**Saved entries**
- Opening Delimiter -

===== src/rtl/ps2_kbd_pkg.sv =====
// rtl/ps2_kbd_pkg.sv - shared constants and segment table for the PS/2 keyboard display
package ps2_kbd_pkg;

    localparam int FRAME_BITS = 11;
    localparam logic [6:0] SEG_BLANK = 7'h7F;

    // Active-low segments, bit0=a ... bit6=g
    function automatic logic [6:0] seg7_of(input logic [3:0] nibble);
        logic [6:0] seg;
        seg = SEG_BLANK;
        case (nibble)
            4'h0: seg = 7'h40;
            4'h1: seg = 7'h79;
            4'h2: seg = 7'h24;
            4'h3: seg = 7'h30;
            4'h4: seg = 7'h19;
            4'h5: seg = 7'h12;
            4'h6: seg = 7'h02;
            4'h7: seg = 7'h78;
            4'h8: seg = 7'h00;
            4'h9: seg = 7'h10;
            4'hA: seg = 7'h08;
            4'hB: seg = 7'h03;
            4'hC: seg = 7'h46;
            4'hD: seg = 7'h21;
            4'hE: seg = 7'h06;
            4'hF: seg = 7'h0E;
            default: seg = SEG_BLANK;
        endcase
        return seg;
    endfunction

endpackage


===== src/rtl/hex_to_seg7.sv =====
// rtl/hex_to_seg7.sv - one active-low hex digit driver with blanking
module hex_to_seg7
    import ps2_kbd_pkg::*;
(
    input  logic [3:0] nibble,
    input  logic       en,
    output logic [6:0] seg
);

    assign seg = en ? seg7_of(nibble) : SEG_BLANK;

endmodule


===== src/rtl/ps2_kbd_seg.sv =====
// rtl/ps2_kbd_seg.sv - PS/2 keyboard receiver with two-digit hex display; PS2_PARITY_CHK_EN enables parity rejection
module ps2_kbd_seg
    import ps2_kbd_pkg::*;
#(
    parameter int TIMEOUT_CYC = 50000,
    parameter int SYNC_STAGES = 2
) (
    input  logic       clk,
    input  logic       resetn,
    input  logic       ps2_clk,
    input  logic       ps2_data,
    input  logic       seg_en,
    output logic [7:0] code,
    output logic       code_valid,
    output logic       frame_err,
    output logic [6:0] seg_lo,
    output logic [6:0] seg_hi
);

    localparam int TO_W = $clog2(TIMEOUT_CYC + 1);

    logic [SYNC_STAGES-1:0] clk_sync;
    logic [SYNC_STAGES-1:0] data_sync;
    logic                   clk_prev;
    logic [3:0]             bit_cnt;
    logic [FRAME_BITS-2:0]  shreg;
    logic [TO_W-1:0]        to_cnt;

    logic                  clk_s;
    logic                  data_s;
    logic                  fall;
    logic                  last_bit;
    logic [FRAME_BITS-1:0] frame;
    logic                  par_ok;
    logic                  frame_ok;

    assign clk_s    = clk_sync[SYNC_STAGES-1];
    assign data_s   = data_sync[SYNC_STAGES-1];
    assign fall     = clk_prev & ~clk_s;
    assign last_bit = (bit_cnt == 4'(FRAME_BITS - 1));
    assign frame    = {data_s, shreg};

`ifdef PS2_PARITY_CHK_EN
    assign par_ok = ^frame[9:1];
`else
    // Parity bit is still shifted in, just not judged
    assign par_ok = frame[9] | 1'b1;
`endif

    assign frame_ok = ~frame[0] & frame[10] & par_ok;

    // Synchronisers idle high so reset does not fake a falling edge
    always_ff @(posedge clk or negedge resetn) begin
        if (!resetn) begin
            clk_sync  <= '1;
            data_sync <= '1;
            clk_prev  <= 1'b1;
        end else begin
            clk_sync  <= {clk_sync[SYNC_STAGES-2:0], ps2_clk};
            data_sync <= {data_sync[SYNC_STAGES-2:0], ps2_data};
            clk_prev  <= clk_s;
        end
    end

    always_ff @(posedge clk or negedge resetn) begin
        if (!resetn) begin
            bit_cnt    <= '0;
            shreg      <= '0;
            to_cnt     <= '0;
            code       <= 8'h00;
            code_valid <= 1'b0;
            frame_err  <= 1'b0;
        end else begin
            code_valid <= 1'b0;
            frame_err  <= 1'b0;
            if (fall) begin
                to_cnt <= '0;
                if (last_bit) begin
                    bit_cnt <= '0;
                    shreg   <= '0;
                    if (frame_ok) begin
                        code       <= frame[8:1];
                        code_valid <= 1'b1;
                    end else begin
                        frame_err <= 1'b1;
                    end
                end else begin
                    bit_cnt <= bit_cnt + 4'd1;
                    shreg   <= {data_s, shreg[FRAME_BITS-2:1]};
                end
            end else if (bit_cnt != 4'd0) begin
                // A stalled partial frame is dropped silently
                if (to_cnt == TO_W'(TIMEOUT_CYC - 1)) begin
                    to_cnt  <= '0;
                    bit_cnt <= '0;
                    shreg   <= '0;
                end else begin
                    to_cnt <= to_cnt + 1'b1;
                end
            end else begin
                to_cnt <= '0;
            end
        end
    end

    hex_to_seg7 u_seg_lo (
        .nibble (code[3:0]),
        .en     (seg_en),
        .seg    (seg_lo)
    );

    hex_to_seg7 u_seg_hi (
        .nibble (code[7:4]),
        .en     (seg_en),
        .seg    (seg_hi)
    );

endmodule


===== config.mk =====
export PLATFORM = sky130hd
export DESIGN_NAME = ps2_kbd_seg
export DESIGN_NICKNAME = d
export VERILOG_FILES = /design/src/rtl/ps2_kbd_pkg.sv /design/src/rtl/hex_to_seg7.sv /design/src/rtl/ps2_kbd_seg.sv
export SDC_FILE = /design/constraint.sdc
export NUM_CORES = 1
export LEC_CHECK = 0
export CAP_MARGIN = 0
export CORE_UTILIZATION = 56
export DETAILED_ROUTE_END_ITERATION = 8
export PLACE_DENSITY = 0.87
export REMOVE_ABC_BUFFERS = 1
export SYNTH_ARGS = -nofsm -noshare
export SYNTH_HDL_FRONTEND = slang
export SYNTH_HIERARCHICAL = 1
export SYNTH_SLANG_ARGS = --single-unit

===== constraint.sdc =====
create_clock -name clk -period 2.4 [get_ports clk]
set_input_delay 0.24 -clock clk [delete_from_list [all_inputs] [get_ports clk]]
set_output_delay 0.24 -clock clk [all_outputs]
set_load 0.01 [all_outputs]

==> run summary, run 1 <==
io pins - 29
Worst slew margin - 36.2%
Worst R2R End - bit_cnt[0]
footprint of the multi-input gates - 1270 µm²
Synth Area in Compound Gates - 11.7%
Synth Area in Simple Gates - 17.3%
share of layout cells above drive strength 1 - 14.0%
pwr dens - 659 nW/µm²
wire length on met2 - 2320 µm
Least-Margin Pin Slew - 0.957 ns
CTS clk-pin slew, worst paths - 0.09 ns
FF-to-FF path depth - 4
number of CTS-inserted buffers - 5
largest cells by area after synthesis - dfrtp_1 40%, ha_1 8.9%, dfstp_2 5.2%
DR top layer - met4
wl on met1 - 2020 µm
DR iter-0 viols - 58
skew final - 0.00686 ns
vias per std cell - 5.74
total of max-cap violations - 0
most frequent cells in the layout - 38 x dfrtp_1, 23 x clkdlybuf4s50_1, 21 x nor2_1
Final Setup Violations - 0
dominant cell type by area after synthesis - dfrtp_1
Post-Synth XOR/XNOR Area - 4.51%
top achievable clock speed - 455 MHz
Mapped Cells - 232
CP max FO - 8
proportion of synthesized area in mux cells - 7.98%
Ys Warns - 6
initial core utilization - 58.0%
area added between synthesis and finish - 17.4%
GP Congestion - 0.846
num rows - 24
# hold bufs at CTS - 0
DR WL met3 - 164 µm
final hold violation count - 0
crit end category - output port
die height - 69.1 µm
Design Area, Final - 2960 µm²
IO Port Bufs - 28
Total GRT Usage - 21.0%
largest net degree at the start of global routing - 46
TritonCTS clock tree - built
hold slack - 0.0838 ns
kind of critical path - flop to output port
Avg Cell Area, Syn - 10.9 µm²
Pleak - 1.23 nW
post-route ant nets - 0
Detailed Route WL - 4540 µm
status - finished clean
R2R Path Start - to_cnt[13]
startpoint types - flop
DRC violations left - 0
fraction of the mapped netlist area in adder cells - 8.92%
Hold WC Path Type - input port to asynchronous set/reset pin
largest family of logic cells by synthesized area - simple AND/OR/NAND/NOR gates
nets@finish - 287
n_diodes - 0
DR pass1 iterations - 4
Crit path required time - 2.16 ns
RSZ-0062 raised after global routing - no
WP data arrival - 1.96 ns
Final Critical Period - 2.20 ns
first-pass GRT wire length - 8090 µm
flops & latches, synth - 45
worst skew pair latency - 0.30 ns
placed cell area - 2840 µm²
Die ar. - 4780 µm²
accumulated negative setup slack - 0 ns
clock tree buffer depth - 2
root buf cell - clkbuf_8
Mapped Area - 2520 µm²
Routed WL per cell - 14.3 µm
grt ovf - 0
Filler cells - 350
pins over their slew limit - 0
Seq/Total Area, Yosys - 44.8%
Post-DP HPWL - 3220 µm
H-Tree Depth - 2
Yosys cell types - 43
top-area cell type share of the netlist area - 39.6%
register area - 1130 µm²
core area - 4350 µm²
IR Drop Worst-Case VDD - 0.000530 V
register-to-register setup slack - 0.32 ns
Die W - 69.1 µm
initial antenna violation count - 0
clock sink total - 45
commonest non-fill, non-tap cell in the layout - dfrtp_1
total number of vias - 1821
fin crit share - 91.6%
vias in the first global route - 1861
[Yosys cell counts, drive strengths merged]
master	n
dfrtp	40
nor2	21
ha	18
inv	16
xnor2	12
a22o	11
mux2i	10
nand2	10
mux2	9
nand3	9
dfstp	5
nand2b	5
nor3	5
a32oi	4
and2	4
buf	4
clkbuf	4
nand4	4
nor4	4
o21ai	4
o311ai	4
o31a	4
a21oi	3
nor2b	3
or4	3
nand3b	2
o221ai	2
o31ai	2
or2	2
a31oi	1
and3b	1
nand4b	1
nand4bb	1
nor3b	1
o211ai	1
or3	1
xor2	1
[worst max-delay path by stage]
stage | startpoint | endpoint | slack (ns) | cells past startpoint
after floorplan | bit_cnt[0] | code[0] | 0.30 | 6
after global placement | code[1] | seg_lo[3] | 0.30 | 5
after detailed placement | code[5] | seg_hi[3] | 0.26 | 5
after CTS | code[5] | seg_hi[1] | 0.08 | 5
after global routing | code[4] | seg_hi[2] | 0.05 | 5
final | code[0] | seg_lo[2] | 0.20 | 5
[sequential cells by signal, summed over array words and instances (netlist names)]
signal	flops
code_valid	1
shreg	10
code	8
clk_sync	2
data_sync	2
frame_err	1
clk_prev	1
to_cnt	16
bit_cnt	4
[stage by stage]
step | power (mW) | cells | setup WS (ns) | util [%]
global placement | 1.37 | 309 | 0.296 | 65.3
CTS | 1.97 | 317 | 0.0787 | 68.0
global route | 2.07 | 317 | 0.0453 | 68.1
finish | 1.95 | 317 | 0.201 | 68.1
floorplan | 1.22 | 224 | 0.298 | -
detailed placement | 1.39 | 309 | 0.255 | 65.3
[per-layer routing]
layer	global-route usage, %	vias up
met5	0	-
met4	7.03	0
met3	4.24	4
met2	36.9	46
met1	25.6	879
li1	-	892
[final cells by class]
class,count,area share [%]
clock buffer,5,2.32
clock inverter,3,1.60
inverter,16,2.03
multi-input combinational,163,42.9
sequential,45,38.3
tap,52,2.20
timing repair buffer,33,10.6
[repair_timing]
item                       4_1_cts  5_1_grt
resized for setup                4        3
setup buffers                    0        0
setup endpoints to repair        2        3
gates cloned                     0        0
[cells by family after synthesis]
family,after synthesis
mux,19
fa+ha+maj,18
compound gates,36
xor+xnor,13
buf+inv,24
simple gates,77
flops,45
[worst max-delay path, stage by stage, from the launching register on]
cell and delay [ns]:
dfrtp_1 0.38, buf_4 0.16, ha_1 0.23, nand3b_1 0.17
o311ai_1 0.12, clkdlybuf4s50_1 0.60
[power breakdown]
group / total (mW) / switching, mW / internal, mW
registers: 0.984 / 0.122 / 0.862
clock network: 0.581 / 0.264 / 0.317
logic: 0.388 / 0.187 / 0.201
(Power assumes the default switching activity.)
==> run 2: changes to the inputs <==
- CELL_PAD_IN_SITES_DETAIL_PLACEMENT: default -> 1
- CELL_PAD_IN_SITES_GLOBAL_PLACEMENT: default -> 2
- CORE_UTILIZATION: 56 -> 37
==> run 2 against run 1 <==
  * Via count up 2.8%
  * Sequential share of layout area down 0.65 points
  * Cell count up 9.5%
  * Final area up 1.7%
  * Non-clock buffer count up 5
  * Total power down 4.3%
  * Clock skew up 0.0036 ns
  * Sequential power about the same
  * Critical endpoint is now seg_hi[2]
  * Largest power group unchanged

- Closing Delimiter -

**Task directions**
Above are the records; from them, give again exactly the lines from the one containing "module ps2_kbd_seg" through the one containing "just not judged", both included.

**Exercise response**
module ps2_kbd_seg
    import ps2_kbd_pkg::*;
#(
    parameter int TIMEOUT_CYC = 50000,
    parameter int SYNC_STAGES = 2
) (
    input  logic       clk,
    input  logic       resetn,
    input  logic       ps2_clk,
    input  logic       ps2_data,
    input  logic       seg_en,
    output logic [7:0] code,
    output logic       code_valid,
    output logic       frame_err,
    output logic [6:0] seg_lo,
    output logic [6:0] seg_hi
);

    localparam int TO_W = $clog2(TIMEOUT_CYC + 1);

    logic [SYNC_STAGES-1:0] clk_sync;
    logic [SYNC_STAGES-1:0] data_sync;
    logic                   clk_prev;
    logic [3:0]             bit_cnt;
    logic [FRAME_BITS-2:0]  shreg;
    logic [TO_W-1:0]        to_cnt;

    logic                  clk_s;
    logic                  data_s;
    logic                  fall;
    logic                  last_bit;
    logic [FRAME_BITS-1:0] frame;
    logic                  par_ok;
    logic                  frame_ok;

    assign clk_s    = clk_sync[SYNC_STAGES-1];
    assign data_s   = data_sync[SYNC_STAGES-1];
    assign fall     = clk_prev & ~clk_s;
    assign last_bit = (bit_cnt == 4'(FRAME_BITS - 1));
    assign frame    = {data_s, shreg};

`ifdef PS2_PARITY_CHK_EN
    assign par_ok = ^frame[9:1];
`else
    // Parity bit is still shifted in, just not judged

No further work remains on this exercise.